Kalma Chowk flyover: No construction without court’s permission

LHC restrains the provincial government from starting construction of the Kalma Chowk flyover.

Express March 29, 2011


A division bench of the Lahore High Court has restrained the provincial government from starting construction of the Kalma Chowk flyover.

They, however, allowed the government to carry on with the piling (road drilling) work.

The bench comprising Umar Ata Bandial and Justice Asad Munir in a written order issued on March 24, made available to the media on Monday, stated that piling work could be allowed because it would not cause any damage to the environment.

The bench barred the government from starting construction till the next hearing on April 6.

The bench was hearing an intra court appeal (ICA) challenging the dismissal of a writ petition against construction of a flyover at Kalma Chowk.

During the March 24 hearing, Additional Advocate General Zakaur Rehman submitted that the department concerned had no intention of violating the Section 12 of the Pakistan Environmental Protection Act 1997.

Rahman said the government had recently released funds for the Environmental Impact Assessment.

He said the design and other plans of the project had already been submitted to the Environment Protection Agency (EPA) for scrutiny. The bench observed that provincial government’s assurance was satisfactory.

Earlier, the petitioners, Lahore Conservation Society and others, through their counsel, Ahmad Rafay Alam, stated that the project was approved and initiated in violation of the Pakistan Environment Protection Act (PEPA) of 1997 and the Punjab Procurement Rules of 2007.

The petitioners said the construction of the flyover would end up in cutting of dozens of plants and trees and would be devastating for the biodiversity of the area.

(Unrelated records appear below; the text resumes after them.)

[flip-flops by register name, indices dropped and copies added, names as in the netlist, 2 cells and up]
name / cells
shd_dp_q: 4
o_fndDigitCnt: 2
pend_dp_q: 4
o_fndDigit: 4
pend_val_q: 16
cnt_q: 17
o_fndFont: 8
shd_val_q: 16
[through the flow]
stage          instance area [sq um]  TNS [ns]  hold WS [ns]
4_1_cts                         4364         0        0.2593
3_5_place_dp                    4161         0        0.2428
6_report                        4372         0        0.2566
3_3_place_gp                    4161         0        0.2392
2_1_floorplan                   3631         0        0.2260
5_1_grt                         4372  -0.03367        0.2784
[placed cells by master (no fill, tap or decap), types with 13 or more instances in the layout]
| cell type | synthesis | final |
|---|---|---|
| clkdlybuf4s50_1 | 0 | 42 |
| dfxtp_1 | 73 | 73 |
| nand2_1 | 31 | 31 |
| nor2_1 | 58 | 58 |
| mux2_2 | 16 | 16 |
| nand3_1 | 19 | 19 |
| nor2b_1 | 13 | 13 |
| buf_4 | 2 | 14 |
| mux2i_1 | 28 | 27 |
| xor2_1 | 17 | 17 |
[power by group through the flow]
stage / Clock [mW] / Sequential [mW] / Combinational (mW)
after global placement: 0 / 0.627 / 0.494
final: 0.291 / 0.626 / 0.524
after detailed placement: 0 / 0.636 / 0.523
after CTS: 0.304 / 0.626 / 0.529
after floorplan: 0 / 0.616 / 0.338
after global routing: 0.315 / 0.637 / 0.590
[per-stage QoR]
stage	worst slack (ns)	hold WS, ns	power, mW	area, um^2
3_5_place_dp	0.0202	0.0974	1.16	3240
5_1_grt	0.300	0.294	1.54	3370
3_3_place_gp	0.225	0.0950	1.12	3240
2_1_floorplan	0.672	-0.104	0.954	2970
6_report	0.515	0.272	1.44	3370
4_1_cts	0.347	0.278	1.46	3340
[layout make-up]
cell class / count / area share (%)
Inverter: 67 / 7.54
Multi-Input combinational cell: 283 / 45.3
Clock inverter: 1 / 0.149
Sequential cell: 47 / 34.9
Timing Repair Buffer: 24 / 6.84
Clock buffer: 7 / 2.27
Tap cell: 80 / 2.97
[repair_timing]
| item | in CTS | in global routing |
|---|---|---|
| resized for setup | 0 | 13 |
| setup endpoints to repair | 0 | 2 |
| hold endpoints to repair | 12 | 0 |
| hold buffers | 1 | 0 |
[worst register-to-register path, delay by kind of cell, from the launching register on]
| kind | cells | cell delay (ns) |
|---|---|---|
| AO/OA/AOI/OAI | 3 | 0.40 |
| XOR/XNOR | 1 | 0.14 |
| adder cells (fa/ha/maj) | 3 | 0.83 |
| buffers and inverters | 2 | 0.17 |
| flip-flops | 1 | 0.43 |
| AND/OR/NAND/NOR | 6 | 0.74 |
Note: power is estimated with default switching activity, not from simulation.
File: src/rtl/mc_ctrl_pkg.sv
// mc_ctrl_pkg: opcodes, state/alu_op enums and mux encodings for the multicycle control FSM
package mc_ctrl_pkg;
  localparam logic [5:0] OP_LW    = 6'b100011;
  localparam logic [5:0] OP_SW    = 6'b101011;
  localparam logic [5:0] OP_RTYPE = 6'b000000;
  localparam logic [5:0] OP_BEQ   = 6'b000100;
  localparam logic [5:0] OP_BNE   = 6'b000101;
  localparam logic [5:0] OP_ADDI  = 6'b001000;
  localparam logic [5:0] OP_ANDI  = 6'b001100;
  localparam logic [5:0] OP_ORI   = 6'b001101;
  localparam logic [5:0] OP_SLTI  = 6'b001010;
  localparam logic [5:0] OP_J     = 6'b000010;
  typedef enum logic [3:0] {
    S_FETCH, S_DECODE, S_MEMADR, S_MEMRD, S_MEMWB, S_MEMWR, S_EXEC,
    S_ALUWB, S_BRANCH, S_IMMEX, S_IMMWB, S_JUMP, S_FAULT, S_TRAP
  } state_e;
  typedef enum logic [2:0] {
    ALU_ADD = 3'd0, ALU_SUB = 3'd1, ALU_FUNCT = 3'd2,
    ALU_AND = 3'd3, ALU_OR = 3'd4, ALU_SLT = 3'd5
  } aluop_e;
  localparam logic [1:0] SRCB_RT     = 2'b00;
  localparam logic [1:0] SRCB_FOUR   = 2'b01;
  localparam logic [1:0] SRCB_IMM    = 2'b10;
  localparam logic [1:0] SRCB_IMM_SH = 2'b11;
  localparam logic [1:0] PC_ALU      = 2'b00;
  localparam logic [1:0] PC_ALUOUT   = 2'b01;
  localparam logic [1:0] PC_JUMP     = 2'b10;
  localparam logic [1:0] PC_EXC      = 2'b11;
  function automatic logic is_wait(state_e s);
    return s inside {S_FETCH, S_MEMRD, S_MEMWR};
  endfunction
endpackage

They said the procedures prescribed by the PEPA required full exercise of precautionary principle as well as public participation, in accordance with the Principle 10 of the Rio Declaration on Environment and Development.

The petitioners requested the court to set aside the order of the single bench and to declare the project as illegal and in violation of PEPA (1997) and the Punjab Procurement Rules of 2007.

The single bench comprising Chief Justice Ijaz Ahmad Chaudhry had on March 14 dismissed the writ petition. The CJ had asked the counsel for the petitioners why he was objecting to a project that would ease traffic and observed that the court could not rule against a project that was to benefit a large section of the population just because a small number would be affected by it.

Published in The Express Tribune, March 29th, 2011.